→ YOUR OBJECTIVE
Search the data for "resized". Each line containing it is to be copied.

→ PROVIDED MATERIAL
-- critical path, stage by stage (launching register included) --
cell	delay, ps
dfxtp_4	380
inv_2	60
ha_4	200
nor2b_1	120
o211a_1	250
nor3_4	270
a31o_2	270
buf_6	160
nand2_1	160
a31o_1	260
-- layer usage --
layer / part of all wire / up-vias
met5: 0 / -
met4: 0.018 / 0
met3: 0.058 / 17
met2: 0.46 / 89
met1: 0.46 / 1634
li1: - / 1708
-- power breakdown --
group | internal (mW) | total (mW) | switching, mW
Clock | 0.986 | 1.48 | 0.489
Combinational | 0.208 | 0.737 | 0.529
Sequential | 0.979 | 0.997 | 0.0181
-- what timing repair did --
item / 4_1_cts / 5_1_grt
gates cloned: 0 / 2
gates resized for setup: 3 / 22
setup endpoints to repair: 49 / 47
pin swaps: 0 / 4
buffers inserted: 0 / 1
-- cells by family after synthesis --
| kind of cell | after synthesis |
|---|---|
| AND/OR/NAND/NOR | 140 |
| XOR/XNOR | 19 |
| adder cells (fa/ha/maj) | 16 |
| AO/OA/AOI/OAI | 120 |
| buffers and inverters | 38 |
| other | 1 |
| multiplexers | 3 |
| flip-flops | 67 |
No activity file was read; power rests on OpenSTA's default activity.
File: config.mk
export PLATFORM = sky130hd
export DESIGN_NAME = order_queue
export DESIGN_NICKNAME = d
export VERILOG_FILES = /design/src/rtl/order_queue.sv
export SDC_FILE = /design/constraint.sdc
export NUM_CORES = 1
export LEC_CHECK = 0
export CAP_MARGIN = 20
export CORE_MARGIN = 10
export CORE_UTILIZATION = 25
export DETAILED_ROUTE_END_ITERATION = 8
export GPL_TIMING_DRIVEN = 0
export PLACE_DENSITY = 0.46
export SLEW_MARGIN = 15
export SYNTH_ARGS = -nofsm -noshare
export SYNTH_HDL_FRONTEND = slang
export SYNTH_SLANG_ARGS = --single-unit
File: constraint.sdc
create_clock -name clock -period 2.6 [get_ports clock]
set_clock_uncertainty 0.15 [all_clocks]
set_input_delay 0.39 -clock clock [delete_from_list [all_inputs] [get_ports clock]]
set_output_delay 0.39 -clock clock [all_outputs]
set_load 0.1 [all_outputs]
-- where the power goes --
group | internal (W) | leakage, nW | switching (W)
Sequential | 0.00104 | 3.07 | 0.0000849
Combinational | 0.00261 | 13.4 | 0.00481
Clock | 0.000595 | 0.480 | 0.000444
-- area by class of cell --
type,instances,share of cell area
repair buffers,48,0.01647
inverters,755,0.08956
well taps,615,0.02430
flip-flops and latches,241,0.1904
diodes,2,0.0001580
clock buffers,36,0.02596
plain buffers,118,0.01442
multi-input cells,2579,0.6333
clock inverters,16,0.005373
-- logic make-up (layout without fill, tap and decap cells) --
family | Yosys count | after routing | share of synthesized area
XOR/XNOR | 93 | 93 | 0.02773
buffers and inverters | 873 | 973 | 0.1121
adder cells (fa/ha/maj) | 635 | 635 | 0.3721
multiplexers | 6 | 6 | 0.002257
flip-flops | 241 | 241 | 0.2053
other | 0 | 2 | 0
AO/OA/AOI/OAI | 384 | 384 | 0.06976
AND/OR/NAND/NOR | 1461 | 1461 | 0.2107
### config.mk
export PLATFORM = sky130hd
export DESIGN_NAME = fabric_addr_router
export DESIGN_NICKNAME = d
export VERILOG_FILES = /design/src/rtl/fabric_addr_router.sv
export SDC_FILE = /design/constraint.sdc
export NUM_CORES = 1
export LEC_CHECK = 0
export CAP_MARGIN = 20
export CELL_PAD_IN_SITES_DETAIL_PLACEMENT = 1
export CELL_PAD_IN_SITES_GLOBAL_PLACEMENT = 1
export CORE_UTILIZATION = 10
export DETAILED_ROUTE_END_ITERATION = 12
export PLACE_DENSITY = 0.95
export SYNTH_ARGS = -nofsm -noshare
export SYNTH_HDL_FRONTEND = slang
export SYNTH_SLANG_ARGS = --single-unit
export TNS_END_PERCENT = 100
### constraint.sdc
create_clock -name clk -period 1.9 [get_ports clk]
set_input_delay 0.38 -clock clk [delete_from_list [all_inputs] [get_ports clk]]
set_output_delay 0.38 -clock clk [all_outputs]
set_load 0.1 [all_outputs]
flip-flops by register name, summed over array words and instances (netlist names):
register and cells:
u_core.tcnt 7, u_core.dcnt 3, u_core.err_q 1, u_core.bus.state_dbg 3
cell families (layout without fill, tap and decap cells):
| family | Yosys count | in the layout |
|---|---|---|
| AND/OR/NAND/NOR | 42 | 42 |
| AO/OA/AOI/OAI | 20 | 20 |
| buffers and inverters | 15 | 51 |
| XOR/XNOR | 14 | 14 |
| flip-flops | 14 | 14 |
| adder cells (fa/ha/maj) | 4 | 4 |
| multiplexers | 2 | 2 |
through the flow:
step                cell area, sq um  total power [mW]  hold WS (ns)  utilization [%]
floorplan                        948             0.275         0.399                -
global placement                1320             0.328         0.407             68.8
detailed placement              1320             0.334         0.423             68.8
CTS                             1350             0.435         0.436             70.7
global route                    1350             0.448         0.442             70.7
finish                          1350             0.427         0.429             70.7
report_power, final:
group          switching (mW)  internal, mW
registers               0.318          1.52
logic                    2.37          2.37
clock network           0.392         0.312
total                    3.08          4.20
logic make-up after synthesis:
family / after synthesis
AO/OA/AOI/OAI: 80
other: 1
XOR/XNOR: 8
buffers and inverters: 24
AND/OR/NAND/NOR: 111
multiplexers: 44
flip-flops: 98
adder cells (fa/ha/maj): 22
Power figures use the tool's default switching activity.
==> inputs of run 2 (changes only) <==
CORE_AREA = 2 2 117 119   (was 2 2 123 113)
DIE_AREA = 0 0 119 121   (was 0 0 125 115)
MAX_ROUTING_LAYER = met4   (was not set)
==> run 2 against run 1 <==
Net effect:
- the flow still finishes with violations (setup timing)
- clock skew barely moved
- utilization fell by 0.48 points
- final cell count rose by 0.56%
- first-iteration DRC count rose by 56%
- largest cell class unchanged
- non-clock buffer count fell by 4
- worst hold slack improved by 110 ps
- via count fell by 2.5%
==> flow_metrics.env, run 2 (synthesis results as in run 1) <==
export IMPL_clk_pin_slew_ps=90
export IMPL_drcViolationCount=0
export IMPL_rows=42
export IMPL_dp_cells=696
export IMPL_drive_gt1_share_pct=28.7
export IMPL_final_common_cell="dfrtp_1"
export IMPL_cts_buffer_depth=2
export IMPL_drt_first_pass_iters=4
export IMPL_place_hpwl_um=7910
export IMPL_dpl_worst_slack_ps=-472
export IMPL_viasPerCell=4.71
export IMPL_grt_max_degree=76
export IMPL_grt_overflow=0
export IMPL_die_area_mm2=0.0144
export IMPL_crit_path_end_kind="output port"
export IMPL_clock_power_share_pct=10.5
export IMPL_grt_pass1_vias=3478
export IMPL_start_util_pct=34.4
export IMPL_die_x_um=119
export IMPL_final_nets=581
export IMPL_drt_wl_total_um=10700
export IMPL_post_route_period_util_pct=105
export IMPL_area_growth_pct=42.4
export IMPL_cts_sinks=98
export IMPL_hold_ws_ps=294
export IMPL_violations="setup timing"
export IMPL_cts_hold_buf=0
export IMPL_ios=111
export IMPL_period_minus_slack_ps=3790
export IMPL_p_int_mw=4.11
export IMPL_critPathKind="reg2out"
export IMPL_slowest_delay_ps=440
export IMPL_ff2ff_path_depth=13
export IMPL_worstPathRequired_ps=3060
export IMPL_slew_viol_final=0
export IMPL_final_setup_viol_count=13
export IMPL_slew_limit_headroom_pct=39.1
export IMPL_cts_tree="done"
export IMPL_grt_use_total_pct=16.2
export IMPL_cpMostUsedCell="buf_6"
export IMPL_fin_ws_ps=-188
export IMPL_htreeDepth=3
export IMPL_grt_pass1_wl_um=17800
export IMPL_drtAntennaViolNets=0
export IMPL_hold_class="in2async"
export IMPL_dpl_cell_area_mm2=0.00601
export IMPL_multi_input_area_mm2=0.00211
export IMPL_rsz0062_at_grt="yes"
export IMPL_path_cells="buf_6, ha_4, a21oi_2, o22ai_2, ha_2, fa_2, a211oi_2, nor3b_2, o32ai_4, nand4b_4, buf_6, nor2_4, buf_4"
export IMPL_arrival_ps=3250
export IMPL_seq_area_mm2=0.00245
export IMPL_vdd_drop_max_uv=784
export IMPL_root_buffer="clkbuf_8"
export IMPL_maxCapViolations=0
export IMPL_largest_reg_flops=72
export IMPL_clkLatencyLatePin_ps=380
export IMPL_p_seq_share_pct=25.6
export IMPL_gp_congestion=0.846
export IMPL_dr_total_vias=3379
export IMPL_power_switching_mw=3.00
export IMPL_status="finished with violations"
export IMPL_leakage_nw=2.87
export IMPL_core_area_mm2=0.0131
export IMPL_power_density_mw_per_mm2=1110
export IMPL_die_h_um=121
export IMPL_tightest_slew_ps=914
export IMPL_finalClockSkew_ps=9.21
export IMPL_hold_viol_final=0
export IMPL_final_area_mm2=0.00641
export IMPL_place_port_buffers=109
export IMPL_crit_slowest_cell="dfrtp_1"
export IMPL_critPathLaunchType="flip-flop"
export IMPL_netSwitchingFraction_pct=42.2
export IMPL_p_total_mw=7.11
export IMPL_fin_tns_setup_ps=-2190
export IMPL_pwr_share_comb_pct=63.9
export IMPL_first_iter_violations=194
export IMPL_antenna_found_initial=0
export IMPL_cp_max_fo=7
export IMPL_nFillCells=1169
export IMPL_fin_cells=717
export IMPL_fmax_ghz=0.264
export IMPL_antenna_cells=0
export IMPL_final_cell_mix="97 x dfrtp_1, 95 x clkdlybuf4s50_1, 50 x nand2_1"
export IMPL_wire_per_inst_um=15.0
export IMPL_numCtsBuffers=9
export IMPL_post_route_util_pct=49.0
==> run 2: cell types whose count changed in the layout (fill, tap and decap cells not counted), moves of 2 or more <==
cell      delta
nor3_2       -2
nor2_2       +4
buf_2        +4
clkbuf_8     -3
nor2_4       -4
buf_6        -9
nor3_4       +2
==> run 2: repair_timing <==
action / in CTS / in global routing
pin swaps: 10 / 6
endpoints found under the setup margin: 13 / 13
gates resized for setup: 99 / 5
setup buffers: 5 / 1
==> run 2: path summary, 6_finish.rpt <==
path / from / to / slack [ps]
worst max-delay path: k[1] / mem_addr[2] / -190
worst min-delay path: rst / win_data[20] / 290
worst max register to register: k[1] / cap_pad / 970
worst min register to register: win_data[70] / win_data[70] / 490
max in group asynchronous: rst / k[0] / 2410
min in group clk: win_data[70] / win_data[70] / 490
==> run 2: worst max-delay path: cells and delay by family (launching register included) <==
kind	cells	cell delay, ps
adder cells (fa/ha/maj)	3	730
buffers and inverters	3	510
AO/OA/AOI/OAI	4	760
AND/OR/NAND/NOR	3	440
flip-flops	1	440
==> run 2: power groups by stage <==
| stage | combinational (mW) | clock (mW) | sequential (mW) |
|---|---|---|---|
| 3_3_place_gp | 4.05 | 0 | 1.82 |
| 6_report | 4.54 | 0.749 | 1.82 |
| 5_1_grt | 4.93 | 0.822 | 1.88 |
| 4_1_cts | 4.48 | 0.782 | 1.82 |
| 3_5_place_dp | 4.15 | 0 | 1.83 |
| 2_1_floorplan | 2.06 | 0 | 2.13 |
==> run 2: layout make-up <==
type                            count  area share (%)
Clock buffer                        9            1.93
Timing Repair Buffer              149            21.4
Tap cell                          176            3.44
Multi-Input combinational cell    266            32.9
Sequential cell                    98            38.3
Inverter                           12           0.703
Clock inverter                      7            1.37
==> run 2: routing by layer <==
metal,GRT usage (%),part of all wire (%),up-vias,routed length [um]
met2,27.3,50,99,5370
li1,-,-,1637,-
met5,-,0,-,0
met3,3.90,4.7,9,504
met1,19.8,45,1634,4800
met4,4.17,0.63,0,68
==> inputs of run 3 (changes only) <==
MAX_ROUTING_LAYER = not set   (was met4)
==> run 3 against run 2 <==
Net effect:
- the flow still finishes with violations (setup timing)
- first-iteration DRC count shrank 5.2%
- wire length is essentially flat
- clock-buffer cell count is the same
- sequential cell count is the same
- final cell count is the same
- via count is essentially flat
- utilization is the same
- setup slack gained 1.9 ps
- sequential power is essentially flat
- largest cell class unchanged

→ EXPECTED OUTPUT
gates resized for setup: 3 / 22
gates resized for setup: 99 / 5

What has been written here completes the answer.